[[ RECORDS PROVIDED, beginning ]]

===== src/matrix_defines.svh =====
// Sizes, register map and command word layout for the matrix calculator
// Slot and index widths are derived from MAT_SLOTS and MAT_DIM in matrix_pkg
// Both must stay powers of two for the packed element address to work
`ifndef MATRIX_DEFINES_SVH
`define MATRIX_DEFINES_SVH

`define MAT_SLOTS        4
`define MAT_DIM          4
`define ELEM_W           16
`define AXI_ADDR_W       12
`define AXI_DATA_W       32

// Register indices in the register space
`define REG_CMD          3'd0
`define REG_STATUS       3'd1

// Command word fields, lsb positions
`define CMD_OP_LSB       0
`define CMD_SRC_A_LSB    2
`define CMD_SRC_B_LSB    4
`define CMD_DST_LSB      6
`define CMD_ROWS_LSB     8
`define CMD_COLS_LSB     10
`define CMD_SCALAR_LSB   12

`define STATUS_BUSY_BIT  0
`define STATUS_ERR_BIT   1

`endif


===== src/matrix_pkg.sv =====
// Types shared by the matrix calculator blocks
// The AXI address layout assumes four slots of at most 4 x 4 elements
`include "matrix_defines.svh"

package matrix_pkg;

  localparam int SLOT_W = $clog2(`MAT_SLOTS);
  localparam int IDX_W  = $clog2(`MAT_DIM);
  localparam int OP_W   = 2;

  localparam logic [1:0] RESP_OKAY   = 2'b00;
  localparam logic [1:0] RESP_SLVERR = 2'b10;

  typedef enum logic [OP_W-1:0] {
    OP_ADD       = 2'd0,
    OP_SUB       = 2'd1,
    OP_SCALE     = 2'd2,
    OP_TRANSPOSE = 2'd3
  } op_t;

  // Store address as {slot, row, col}
  typedef logic [SLOT_W+2*IDX_W-1:0] elem_addr_t;

  // Element space, selected by space = 1
  typedef struct packed {
    logic              space;
    logic [1:0]        pad_hi;
    logic [SLOT_W-1:0] slot;
    logic [IDX_W-1:0]  row;
    logic [IDX_W-1:0]  col;
    logic              pad_lo;
    logic [1:0]        byte_off;
  } elem_view_t;

  // Register space, selected by space = 0
  typedef struct packed {
    logic       space;
    logic [5:0] pad;
    logic [2:0] index;
    logic [1:0] byte_off;
  } reg_view_t;

  typedef union packed {
    elem_view_t elem;
    reg_view_t  regs;
  } axil_addr_u;

endpackage


===== src/store_if.sv =====
// Read and write ports of the element store
// Read data returns one cycle after the address is presented
`timescale 1ns/1ns
`include "matrix_defines.svh"

interface store_if import matrix_pkg::*; ();

  // Read ports, A is shared between the host and the command walk
  elem_addr_t         rd_a_addr;
  elem_addr_t         rd_b_addr;
  logic [`ELEM_W-1:0] rd_a_data;
  logic [`ELEM_W-1:0] rd_b_data;

  // Host element writes from the AXI side
  logic               host_wr_en;
  elem_addr_t         host_wr_addr;
  logic [`ELEM_W-1:0] host_wr_data;

  // Result writes from the ALU
  logic               res_wr_en;
  elem_addr_t         res_wr_addr;
  logic [`ELEM_W-1:0] res_wr_data;

  modport ctrl (output rd_a_addr, rd_b_addr, host_wr_en, host_wr_addr, host_wr_data,
                input  rd_a_data);
  modport alu  (output res_wr_en, res_wr_addr, res_wr_data,
                input  rd_a_data, rd_b_data);
  modport store (input  rd_a_addr, rd_b_addr, host_wr_en, host_wr_addr, host_wr_data,
                 input  res_wr_en, res_wr_addr, res_wr_data,
                 output rd_a_data, rd_b_data);

endinterface


===== src/calc_ctrl.sv =====
// AXI4-Lite slave, register decode and command walk
// One write and one read in flight at a time; wstrb is ignored
// Element access and command writes while busy answer SLVERR
// A host element read takes read port A for one cycle and stalls the walk
`timescale 1ns/1ns
`include "matrix_defines.svh"

module calc_ctrl import matrix_pkg::*; (
  input  logic                   clk,
  input  logic                   reset,
  input  logic                   s_axil_awvalid,
  output logic                   s_axil_awready,
  input  logic [`AXI_ADDR_W-1:0] s_axil_awaddr,
  input  logic                   s_axil_wvalid,
  output logic                   s_axil_wready,
  input  logic [`AXI_DATA_W-1:0] s_axil_wdata,
  input  logic [3:0]             s_axil_wstrb,
  output logic                   s_axil_bvalid,
  input  logic                   s_axil_bready,
  output logic [1:0]             s_axil_bresp,
  input  logic                   s_axil_arvalid,
  output logic                   s_axil_arready,
  input  logic [`AXI_ADDR_W-1:0] s_axil_araddr,
  output logic                   s_axil_rvalid,
  input  logic                   s_axil_rready,
  output logic [`AXI_DATA_W-1:0] s_axil_rdata,
  output logic [1:0]             s_axil_rresp,
  store_if.ctrl                  sif,
  output logic                   issue_valid,
  output op_t                    issue_op,
  output logic [`ELEM_W-1:0]     issue_scalar,
  output elem_addr_t             issue_dst,
  input  logic                   alu_idle
);

  axil_addr_u             aw_addr;
  axil_addr_u             ar_addr;
  logic                   wr_hs;
  logic                   ar_hs;
  logic                   wr_is_cmd;
  logic                   cmd_accept;
  logic                   wr_accept_next;
  logic [1:0]             wr_resp;
  logic [1:0]             ar_resp;
  logic [`AXI_DATA_W-1:0] reg_rdata;
  logic                   busy;
  logic                   err;
  logic                   walking;
  logic [`AXI_DATA_W-1:0] cmd_q;
  op_t                    cmd_op;
  logic [IDX_W-1:0]       row_q;
  logic [IDX_W-1:0]       col_q;
  logic [IDX_W-1:0]       dst_rows_m1;
  logic [IDX_W-1:0]       dst_cols_m1;
  logic [IDX_W-1:0]       a_row;
  logic [IDX_W-1:0]       a_col;
  logic                   rd_s1;
  logic                   rd_s2;
  logic                   rd_elem;
  logic [1:0]             rd_resp;
  logic [`AXI_DATA_W-1:0] rd_data;
  elem_addr_t             rd_addr;
  logic                   host_rd_port;

  // ==========================================================================
  // Address decode and responses
  // ==========================================================================
  assign aw_addr    = s_axil_awaddr;
  assign ar_addr    = s_axil_araddr;
  assign wr_hs      = s_axil_awready && s_axil_awvalid && s_axil_wvalid;
  assign ar_hs      = s_axil_arready && s_axil_arvalid;
  assign wr_is_cmd  = !aw_addr.regs.space && (aw_addr.regs.index == `REG_CMD);
  assign cmd_accept = wr_hs && wr_is_cmd && !busy;

  always_comb begin
    wr_resp = RESP_OKAY;
    if (aw_addr.elem.space || wr_is_cmd) begin
      if (busy) wr_resp = RESP_SLVERR;
    end else begin
      // Status is read only
      wr_resp = RESP_SLVERR;
    end
  end

  always_comb begin
    ar_resp   = RESP_OKAY;
    reg_rdata = '0;
    if (ar_addr.elem.space) begin
      if (busy) ar_resp = RESP_SLVERR;
    end else if (ar_addr.regs.index == `REG_CMD) begin
      reg_rdata = cmd_q;
    end else if (ar_addr.regs.index == `REG_STATUS) begin
      reg_rdata[`STATUS_BUSY_BIT] = busy;
      reg_rdata[`STATUS_ERR_BIT]  = err;
    end else begin
      ar_resp = RESP_SLVERR;
    end
  end

  // Host element writes go straight to the store on the handshake
  assign sif.host_wr_en   = wr_hs && aw_addr.elem.space && !busy;
  assign sif.host_wr_addr = {aw_addr.elem.slot, aw_addr.elem.row, aw_addr.elem.col};
  assign sif.host_wr_data = s_axil_wdata[`ELEM_W-1:0];

  // ==========================================================================
  // Write channel
  // ==========================================================================
  assign wr_accept_next = s_axil_awvalid && s_axil_wvalid && !s_axil_bvalid &&
                          !s_axil_awready;

  always_ff @(posedge clk) begin
    if (reset) begin
      s_axil_awready <= 1'b0;
      s_axil_wready  <= 1'b0;
      s_axil_bvalid  <= 1'b0;
    end else begin
      s_axil_awready <= wr_accept_next;
      s_axil_wready  <= wr_accept_next;
      if (wr_hs) begin
        s_axil_bvalid <= 1'b1;
      end else if (s_axil_bready) begin
        s_axil_bvalid <= 1'b0;
      end
    end
  end

  always_ff @(posedge clk) begin
    if (wr_hs) s_axil_bresp <= wr_resp;
  end

  // ==========================================================================
  // Read channel, two stages to cover the store latency
  // ==========================================================================
  always_ff @(posedge clk) begin
    if (reset) begin
      s_axil_arready <= 1'b0;
      s_axil_rvalid  <= 1'b0;
      rd_s1          <= 1'b0;
      rd_s2          <= 1'b0;
    end else begin
      rd_s1 <= ar_hs;
      rd_s2 <= rd_s1;
      if (ar_hs) begin
        s_axil_arready <= 1'b0;
      end else if (!rd_s1 && !rd_s2 && (!s_axil_rvalid || s_axil_rready)) begin
        s_axil_arready <= 1'b1;
      end
      if (rd_s2) begin
        s_axil_rvalid <= 1'b1;
      end else if (s_axil_rready) begin
        s_axil_rvalid <= 1'b0;
      end
    end
  end

  always_ff @(posedge clk) begin
    if (ar_hs) begin
      rd_elem <= ar_addr.elem.space && !busy;
      rd_resp <= ar_resp;
      rd_data <= reg_rdata;
      rd_addr <= {ar_addr.elem.slot, ar_addr.elem.row, ar_addr.elem.col};
    end
    if (rd_s2) begin
      s_axil_rresp <= rd_resp;
      // Elements are sign extended to the bus width
      s_axil_rdata <= rd_elem ?
        {{(`AXI_DATA_W-`ELEM_W){sif.rd_a_data[`ELEM_W-1]}}, sif.rd_a_data} : rd_data;
    end
  end

  // ==========================================================================
  // Command walk over the destination, row major
  // ==========================================================================
  assign cmd_op      = op_t'(cmd_q[`CMD_OP_LSB +: OP_W]);
  assign dst_rows_m1 = (cmd_op == OP_TRANSPOSE) ? cmd_q[`CMD_COLS_LSB +: IDX_W] :
                                                  cmd_q[`CMD_ROWS_LSB +: IDX_W];
  assign dst_cols_m1 = (cmd_op == OP_TRANSPOSE) ? cmd_q[`CMD_ROWS_LSB +: IDX_W] :
                                                  cmd_q[`CMD_COLS_LSB +: IDX_W];
  // Transpose reads A at the swapped index
  assign a_row = (cmd_op == OP_TRANSPOSE) ? col_q : row_q;
  assign a_col = (cmd_op == OP_TRANSPOSE) ? row_q : col_q;

  assign host_rd_port  = rd_s1 && rd_elem;
  assign issue_valid   = walking && !host_rd_port;
  assign issue_op      = cmd_op;
  assign issue_scalar  = cmd_q[`CMD_SCALAR_LSB +: `ELEM_W];
  assign issue_dst     = {cmd_q[`CMD_DST_LSB +: SLOT_W], row_q, col_q};
  assign sif.rd_a_addr = host_rd_port ? rd_addr : {cmd_q[`CMD_SRC_A_LSB +: SLOT_W], a_row, a_col};
  assign sif.rd_b_addr = {cmd_q[`CMD_SRC_B_LSB +: SLOT_W], row_q, col_q};

  always_ff @(posedge clk) begin
    if (reset) begin
      busy    <= 1'b0;
      walking <= 1'b0;
      err     <= 1'b0;
      cmd_q   <= '0;
      row_q   <= '0;
      col_q   <= '0;
    end else begin
      if (cmd_accept) begin
        cmd_q   <= s_axil_wdata;
        busy    <= 1'b1;
        walking <= 1'b1;
        row_q   <= '0;
        col_q   <= '0;
      end else begin
        if (issue_valid) begin
          if (col_q == dst_cols_m1) begin
            col_q <= '0;
            if (row_q == dst_rows_m1) begin
              walking <= 1'b0;
            end else begin
              row_q <= row_q + 1'b1;
            end
          end else begin
            col_q <= col_q + 1'b1;
          end
        end
        // Wait for the last results to land in the store
        if (busy && !walking && alu_idle) busy <= 1'b0;
      end
      if ((wr_hs && wr_resp == RESP_SLVERR) || (ar_hs && ar_resp == RESP_SLVERR)) begin
        err <= 1'b1;
      end else if (cmd_accept) begin
        err <= 1'b0;
      end
    end
  end

  // Read data comes back two cycles after the address handshake
  a_rvalid_after_ar : assert property (@(posedge clk) disable iff (reset)
    $rose(s_axil_rvalid) |-> $past(ar_hs, 3));

  a_issue_only_busy : assert property (@(posedge clk) disable iff (reset)
    issue_valid |-> busy);

endmodule


===== src/matrix_alu.sv =====
// Two stage element pipeline behind the store read ports
// Stage one lines up the issue fields with the read data
// Stage two computes and writes one result per cycle, no back-pressure
// Arithmetic wraps modulo 2^ELEM_W
`timescale 1ns/1ns
`include "matrix_defines.svh"

module matrix_alu import matrix_pkg::*; (
  input  logic               clk,
  input  logic               reset,
  input  logic               issue_valid,
  input  op_t                issue_op,
  input  logic [`ELEM_W-1:0] issue_scalar,
  input  elem_addr_t         issue_dst,
  store_if.alu               sif,
  output logic               alu_idle
);

  logic               s1_valid;
  op_t                s1_op;
  logic [`ELEM_W-1:0] s1_scalar;
  elem_addr_t         s1_dst;
  logic [`ELEM_W-1:0] result;

  always_ff @(posedge clk) begin
    if (reset) begin
      s1_valid      <= 1'b0;
      sif.res_wr_en <= 1'b0;
    end else begin
      s1_valid      <= issue_valid;
      sif.res_wr_en <= s1_valid;
    end
  end

  always_ff @(posedge clk) begin
    s1_op           <= issue_op;
    s1_scalar       <= issue_scalar;
    s1_dst          <= issue_dst;
    sif.res_wr_addr <= s1_dst;
    sif.res_wr_data <= result;
  end

  always_comb begin
    case (s1_op)
      OP_ADD:   result = sif.rd_a_data + sif.rd_b_data;
      OP_SUB:   result = sif.rd_a_data - sif.rd_b_data;
      // Low half of the product
      OP_SCALE: result = sif.rd_a_data * s1_scalar;
      default:  result = sif.rd_a_data;
    endcase
  end

  assign alu_idle = !s1_valid && !sif.res_wr_en;

  // Each issued element reaches the store write port two cycles later
  a_issue_to_write : assert property (@(posedge clk) disable iff (reset)
    sif.res_wr_en == $past(issue_valid, 2));

endmodule


===== src/matrix_calc_top.sv =====
// Matrix calculator core behind a single AXI4-Lite slave port
// Write strobes are not supported and every write is treated as a full word
`timescale 1ns/1ns
`include "matrix_defines.svh"

module matrix_calc_top import matrix_pkg::*; (
  input  logic                   clk,
  input  logic                   reset,
  input  logic                   s_axil_awvalid,
  output logic                   s_axil_awready,
  input  logic [`AXI_ADDR_W-1:0] s_axil_awaddr,
  input  logic                   s_axil_wvalid,
  output logic                   s_axil_wready,
  input  logic [`AXI_DATA_W-1:0] s_axil_wdata,
  input  logic [3:0]             s_axil_wstrb,
  output logic                   s_axil_bvalid,
  input  logic                   s_axil_bready,
  output logic [1:0]             s_axil_bresp,
  input  logic                   s_axil_arvalid,
  output logic                   s_axil_arready,
  input  logic [`AXI_ADDR_W-1:0] s_axil_araddr,
  output logic                   s_axil_rvalid,
  input  logic                   s_axil_rready,
  output logic [`AXI_DATA_W-1:0] s_axil_rdata,
  output logic [1:0]             s_axil_rresp
);

  // Issue stream from the controller to the ALU
  logic               issue_valid;
  op_t                issue_op;
  logic [`ELEM_W-1:0] issue_scalar;
  elem_addr_t         issue_dst;
  logic               alu_idle;

  store_if sif ();

  calc_ctrl u_ctrl (
    .clk            (clk),
    .reset          (reset),
    .s_axil_awvalid (s_axil_awvalid),
    .s_axil_awready (s_axil_awready),
    .s_axil_awaddr  (s_axil_awaddr),
    .s_axil_wvalid  (s_axil_wvalid),
    .s_axil_wready  (s_axil_wready),
    .s_axil_wdata   (s_axil_wdata),
    .s_axil_wstrb   (s_axil_wstrb),
    .s_axil_bvalid  (s_axil_bvalid),
    .s_axil_bready  (s_axil_bready),
    .s_axil_bresp   (s_axil_bresp),
    .s_axil_arvalid (s_axil_arvalid),
    .s_axil_arready (s_axil_arready),
    .s_axil_araddr  (s_axil_araddr),
    .s_axil_rvalid  (s_axil_rvalid),
    .s_axil_rready  (s_axil_rready),
    .s_axil_rdata   (s_axil_rdata),
    .s_axil_rresp   (s_axil_rresp),
    .sif            (sif.ctrl),
    .issue_valid    (issue_valid),
    .issue_op       (issue_op),
    .issue_scalar   (issue_scalar),
    .issue_dst      (issue_dst),
    .alu_idle       (alu_idle)
  );

  matrix_store u_store (
    .clk   (clk),
    .reset (reset),
    .sif   (sif.store)
  );

  matrix_alu u_alu (
    .clk          (clk),
    .reset        (reset),
    .issue_valid  (issue_valid),
    .issue_op     (issue_op),
    .issue_scalar (issue_scalar),
    .issue_dst    (issue_dst),
    .sif          (sif.alu),
    .alu_idle     (alu_idle)
  );

endmodule


===== src/matrix_store.sv =====
// Element memory for all matrix slots, cleared to zero on reset
// Two registered read ports with one cycle of latency
// Host and result writes share the array and must not coincide
`timescale 1ns/1ns
`include "matrix_defines.svh"

module matrix_store import matrix_pkg::*; (
  input  logic  clk,
  input  logic  reset,
  store_if.store sif
);

  // One entry per slot, row and column
  localparam int DEPTH = 2 ** $bits(elem_addr_t);

  logic [`ELEM_W-1:0] mem [DEPTH];

  always_ff @(posedge clk) begin
    if (reset) begin
      for (int i = 0; i < DEPTH; i++) begin
        mem[i] <= '0;
      end
    end else begin
      if (sif.host_wr_en) begin
        mem[sif.host_wr_addr] <= sif.host_wr_data;
      end
      if (sif.res_wr_en) begin
        mem[sif.res_wr_addr] <= sif.res_wr_data;
      end
    end
  end

  // Read ports
  always_ff @(posedge clk) begin
    sif.rd_a_data <= mem[sif.rd_a_addr];
    sif.rd_b_data <= mem[sif.rd_b_addr];
  end

  // Host writes are refused while a command runs
  a_one_writer : assert property (@(posedge clk) disable iff (reset)
    !(sif.host_wr_en && sif.res_wr_en));

endmodule


===== config.mk =====
export PLATFORM = sky130hd
export DESIGN_NAME = matrix_calc_top
export DESIGN_NICKNAME = d
export VERILOG_FILES = /design/src/matrix_pkg.sv /design/src/store_if.sv /design/src/calc_ctrl.sv /design/src/matrix_alu.sv /design/src/matrix_calc_top.sv /design/src/matrix_store.sv
export VERILOG_INCLUDE_DIRS = /design/src
export SDC_FILE = /design/constraint.sdc
export NUM_CORES = 2
export LEC_CHECK = 0
export BUFFER_PORTS_ARGS = -buffer_cell sky130_fd_sc_hd__buf_2
export CAP_MARGIN = 10
export CELL_PAD_IN_SITES_DETAIL_PLACEMENT = 0
export CELL_PAD_IN_SITES_GLOBAL_PLACEMENT = 2
export CORE_AREA = 2 2 388 390
export DETAILED_ROUTE_END_ITERATION = 16
export DIE_AREA = 0 0 390 392
export GPL_TIMING_DRIVEN = 0
export HOLD_SLACK_MARGIN = 0.06
export PLACE_DENSITY_LB_ADDON = 0.25
export SLEW_MARGIN = 20
export SYNTH_ARGS = -nofsm -noshare
export SYNTH_HDL_FRONTEND = slang
export SYNTH_SLANG_ARGS = --single-unit

===== constraint.sdc =====
create_clock -name clk -period 17 [get_ports clk]
set_input_delay 0.85 -clock clk [delete_from_list [all_inputs] [get_ports clk]]
set_output_delay 0.85 -clock clk [all_outputs]
set_load 0.02 [all_outputs]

[[ RECORDS PROVIDED, end ]]

• _EXERCISE AIM_:
Could you copy out every line in the listing where the word "assert" appears?

• _YOUR SOLUTION_:
  a_rvalid_after_ar : assert property (@(posedge clk) disable iff (reset)
  a_issue_only_busy : assert property (@(posedge clk) disable iff (reset)
  a_issue_to_write : assert property (@(posedge clk) disable iff (reset)
  a_one_writer : assert property (@(posedge clk) disable iff (reset)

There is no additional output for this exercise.